Task data »
**config.mk**
```make
export PLATFORM = sky130hd
export DESIGN_NAME = fetch_unit_32
export DESIGN_NICKNAME = d
export VERILOG_FILES = /design/src/rtl/mips_pkg.sv /design/src/rtl/pc_reg_32.sv /design/src/rtl/fetch_unit_32.sv
export SDC_FILE = /design/constraint.sdc
export NUM_CORES = 1
export LEC_CHECK = 0
export CORE_MARGIN = 2
export CORE_UTILIZATION = 37
export CTS_CLUSTER_SIZE = 10
export DETAILED_ROUTE_END_ITERATION = 8
export PLACE_DENSITY = 0.78
export SYNTH_ARGS = -nofsm -noshare
export SYNTH_HDL_FRONTEND = slang
export SYNTH_HIERARCHICAL = 1
export SYNTH_SLANG_ARGS = --single-unit
```
**constraint.sdc**
```tcl
create_clock -name clock -period 2.25 [get_ports clock]
set_clock_uncertainty 0.2 [all_clocks]
set_input_delay 0.45 -clock clock [delete_from_list [all_inputs] [get_ports clock]]
set_output_delay 0.45 -clock clock [all_outputs]
set_load 0.1 [all_outputs]
```
**src/rtl/mips_pkg.sv**
```systemverilog
// mips_pkg: shared fetch FSM state type and datapath constants.
package mips_pkg;
  localparam int WORD_W = 32;
  localparam logic [WORD_W-1:0] PC_INCREMENT = 32'd4;
  typedef enum logic [1:0] {IDLE, FETCH, HOLD} fetch_state_t;
endpackage

```
**src/rtl/pc_reg_32.sv**
```systemverilog
// pc_reg_32: program counter with async reset, load and modulo-2^32 increment.
module pc_reg_32 import mips_pkg::*; #(
  parameter logic [WORD_W-1:0] RESET_PC = 32'h0000_0000
) (
  input  logic              clock,
  input  logic              reset_n,
  input  logic              load,
  input  logic [WORD_W-1:0] load_value,
  input  logic              inc,
  output logic [WORD_W-1:0] pc
);
  always_ff @(posedge clock or negedge reset_n)
    if (!reset_n) pc <= RESET_PC;
    else pc <= load ? load_value : inc ? pc + PC_INCREMENT : pc;
endmodule

```
**src/rtl/fetch_unit_32.sv**
```systemverilog
// fetch_unit_32: IDLE/FETCH/HOLD instruction fetch with redirect priority.
// Define FETCH_ALIGN_CHECK_EN to trap misaligned redirect targets instead of masking them.
module fetch_unit_32 import mips_pkg::*; #(
  parameter logic [WORD_W-1:0] RESET_PC = 32'h0000_0000
) (
  input  logic              clock,
  input  logic              reset_n,
  output logic              imem_req,
  output logic [WORD_W-1:0] imem_addr,
  input  logic              imem_ready,
  input  logic [WORD_W-1:0] imem_rdata,
  output logic              instr_valid,
  input  logic              instr_ready,
  output logic [WORD_W-1:0] instr,
  output logic [WORD_W-1:0] instr_pc,
  output logic [WORD_W-1:0] pc_plus4,
  input  logic              redirect_valid,
  input  logic [WORD_W-1:0] redirect_target,
  output logic              err_misaligned
);
  fetch_state_t state;
  logic [WORD_W-1:0] pc, target;
  logic bad_target;
`ifdef FETCH_ALIGN_CHECK_EN
  assign target = redirect_target;
  assign bad_target = |redirect_target[1:0];
  always_ff @(posedge clock or negedge reset_n)
    if (!reset_n) err_misaligned <= 1'b0;
    else if (redirect_valid && bad_target) err_misaligned <= 1'b1;
`else
  assign target = redirect_target & ~32'd3;
  assign bad_target = 1'b0;
  assign err_misaligned = 1'b0;
`endif
  pc_reg_32 #(.RESET_PC(RESET_PC)) u_pc (
    .clock      (clock),
    .reset_n    (reset_n),
    .load       (redirect_valid && !bad_target),
    .load_value (target),
    .inc        (!redirect_valid && imem_req && imem_ready),
    .pc         (pc)
  );
  assign imem_addr = pc;
  assign pc_plus4 = instr_pc + PC_INCREMENT;
  // A redirect discards any in-flight or held word and restarts fetch.
  always_ff @(posedge clock or negedge reset_n)
    if (!reset_n) begin
      state       <= IDLE;
      imem_req    <= 1'b0;
      instr_valid <= 1'b0;
      instr       <= '0;
      instr_pc    <= '0;
    end else if (redirect_valid) begin
      state       <= FETCH;
      imem_req    <= 1'b1;
      instr_valid <= 1'b0;
    end else case (state)
      IDLE: begin
        state    <= FETCH;
        imem_req <= 1'b1;
      end
      FETCH: if (imem_ready) begin
        state       <= HOLD;
        imem_req    <= 1'b0;
        instr_valid <= 1'b1;
        instr       <= imem_rdata;
        instr_pc    <= pc;
      end
      HOLD: if (instr_ready) begin
        state       <= FETCH;
        imem_req    <= 1'b1;
        instr_valid <= 1'b0;
      end
      default: begin
        state       <= IDLE;
        imem_req    <= 1'b0;
        instr_valid <= 1'b0;
      end
    endcase
endmodule

```
Word-level counts from Yosys, hierarchy flattened
Cells that the tools add are included.

Register bits after elaboration: 100. Input bits: 69. Output and inout bits: 131. Word-level logic and storage cells: 36.

Add/sub/neg operators: 2. Equality and inequality tests: 5. Muxes and demuxes: 14. Bitwise operators: 1. Reduce and logical (&&, ||, !) cells: 8.

Operator list (count): 32-bit by 3-bit adder with 32-bit output, second input constant (2); 32-bit two-way mux (2); 1-bit two-way mux (6); 2-bit two-way mux (3); 3-bit != test, second input constant (2); 1-bit one-hot mux with 3 select lines (2); 2-bit one-hot mux with 3 select lines (1); 3-bit AND reduction (2); 2-bit by 1-bit equality test with 1-bit output, second input constant (1); 2-bit equality test, second input constant (1); 1-bit logical AND (2); 2-bit logical NOT (1); 2-bit != test, second input constant (1); 2-bit AND reduction (1); 2-bit nonzero test (1); 1-bit logical NOT (1); 1-bit inverter (1).

Depth between registers and ports, before layout
Gate-level depths: netlist of run 1.

Word-level depth: 5. Depth in mapped cells: 9. Depth with buffers taken out: 6.

Cells and area by module
The synthesis of run 1 kept the hierarchy.

By module, submodules not included: fetch_unit_32 (times used 1, cells an instance 238, area an instance 3113.0 um^2, seq. area each 1676.6 um^2); pc_reg_32 (times used 1, cells an instance 200, area an instance 1820.5 um^2, seq. area each 800.8 um^2).

Worst setup path after synthesis of run 1
No wires, ideal clock.

Kind: register -> output. From: reg instr_pc[3]. To: out pc_plus4[14]. Arrival: 3.494 ns. Required time: 1.600 ns. Setup slack: -1.894 ns. Cell stages (with the launch flop): 6. Buffers on the path: 0. Cell sequence: dfrtp_1 ha_1 nand3_1 nor3_1 nand3_1 xnor2_1.

Cells in the longest elaborated chain, start to end: 1.

Ends and longest elaborated chain: start: declaration (RTL line fetch_unit_32.sv:15) `output logic [WORD_W-1:0] instr_pc,`; start signal: assignment (RTL line fetch_unit_32.sv:67) `instr_pc <= pc;`; 32-bit by 3-bit adder with 32-bit output (RTL line fetch_unit_32.sv:44) `assign pc_plus4 = instr_pc + PC_INCREMENT;`; end: declaration (RTL line fetch_unit_32.sv:16) `output logic [WORD_W-1:0] pc_plus4,`.

No other way between the ends.

Final worst setup path of run 1
From: reg instr_pc[2]. To: out pc_plus4[20].

Same word-level chain as after synthesis.

==> results_dict.tcl, run 1 <==
set metrics [dict create \
    antenna_found_initial 0 \
    post-route-period-util_pct 122 \
    via_per_inst 5.24 \
    ys_warn_count 6 \
    syn_area_per_cell_sq_um 11.3 \
    yosysUniqueCellTypes 37 \
    utilization_pct 73.3 \
    drv_cap 0 \
    grt_pass1_wl_microns 25800 \
    period_needed_ns 2.75 \
    crit_path_cell_trace "ha_4 -> nand3_4 -> nor2_4 -> buf_4 -> buf_6 -> nand3_4 -> xnor2_4 -> buf_12" \
    crit_arrival_ns 2.10 \
    yosys.area.top_type "dfrtp_1" \
    rsz0062_at_grt "true" \
    area_growth_pct 95.1 \
    start_kind "flip-flop" \
    yosys.area.top_type_share_pct 50.2 \
    synth.area.top_cells "dfrtp_1 50%, mux2_2 15%, xnor2_1 5.9%, nand2_1 2.7%, nand4_1 2.3%" \
    slew_viol_final 0 \
    wl_per_cell_microns 18.8 \
    synthMostInstantiatedCell "dfrtp_1" \
    cts.clk_slew.worst_paths_ns 0.06 \
    fin_area_sq_um 9620 \
    wirelength_microns 17000 \
    layout.nets 790 \
    synth_fa_ha_area_share_pct 0.507 \
    vias 4715 \
    core-area_sq_um 13100 \
    dp_cells 862 \
    tightest_slew_ns 0.562 \
    die_w_microns 119 \
    yosysSeqAreaShare_pct 50.2 \
    synth.mux.area_fraction_pct 15.0 \
    peakVddDrop_mv 0.819 \
    grt_pass1_vias 4940 \
    max_freq_mhz 364 \
    port_buffers 196 \
    cts_tree "yes" \
    worstSkewPairLatency_ns 0.35 \
    synth_edf_count 0 \
    grt_max_degree 100 \
    grt_usage_pct 23.1 \
    synth_compound_area_share_pct 6.21 \
    final_cells 900 \
    die_y_microns 119 \
    holdWs_ns 0.309 \
    rows 42 \
    cts_made_buffers 9 \
    synth.ff_latch_count 99 \
    syn_area_sq_um 4930 \
    async_flop_share_pct 100 \
    crit_required_ns 1.60 \
    firstDrtPassIters 5 \
    overflow 0 \
    clockBufferDepth 2 \
    p_leak_nw 3.97 \
    endpoint_kind "output pin" \
    dp_hpwl_microns 12300 \
    crit_type "reg2out" \
    synth_top_family_by_area "simple AND/OR/NAND/NOR gates" \
    clock-sinks 99 \
    drtIter0Drc 275 \
    dieArea_sq_um 14300 \
    hold_class "reg2reg" \
    place_area_sq_um 8900 \
    ioPinCount 200 \
    crit_family "flip-flops" \
    slowest_delay_ns 0.47 \
    p_per_area_nw_per_um2 1180 \
    slew_headroom_pct 62.5 \
    gp_congestion 0.845 \
    clock-root-buffer "clkbuf_16" \
    synth_xor_xnor_area_share_pct 7.63 \
    failed_checks "setup timing" \
    hold_viol 0 \
    cpMostUsedCell "nand3_4" \
    synth-main-ff-cell "dfrtp_1" \
    htreeDepth 3 \
    worst_slack_ns -0.499 \
    drc 0 \
    syn_inst 438 \
    outcome "finished, violations left" \
    ant_nets 0 \
    synth_common_cells "99 x dfrtp_1, 65 x mux2_2, 35 x nand2_1" \
    setup_viol 27 \
    worst-path-buf-inv 3 \
    path_max_fanout 5 \
    drive_above_1_share_pct 59.8 \
    start_util_pct 37.6 \
    yosys.area_share.simple_pct 17.1 \
    n_antenna_cell 0 \
    slowest_stage "dfrtp_4" \
]
-- state kept, by name, indices dropped and copies added (netlist names) --
name and cells:
instr_valid 1, u_pc/pc 32, instr_pc 32, instr 32, state 2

The task » Set each line down exactly, starting with the one that contains "start_util_pct 37.6 \" and ending with the last line of the listing; add nothing else.

Response below »
    start_util_pct 37.6 \
    yosys.area_share.simple_pct 17.1 \
    n_antenna_cell 0 \
    slowest_stage "dfrtp_4" \
]
-- state kept, by name, indices dropped and copies added (netlist names) --
name and cells:
instr_valid 1, u_pc/pc 32, instr_pc 32, instr 32, state 2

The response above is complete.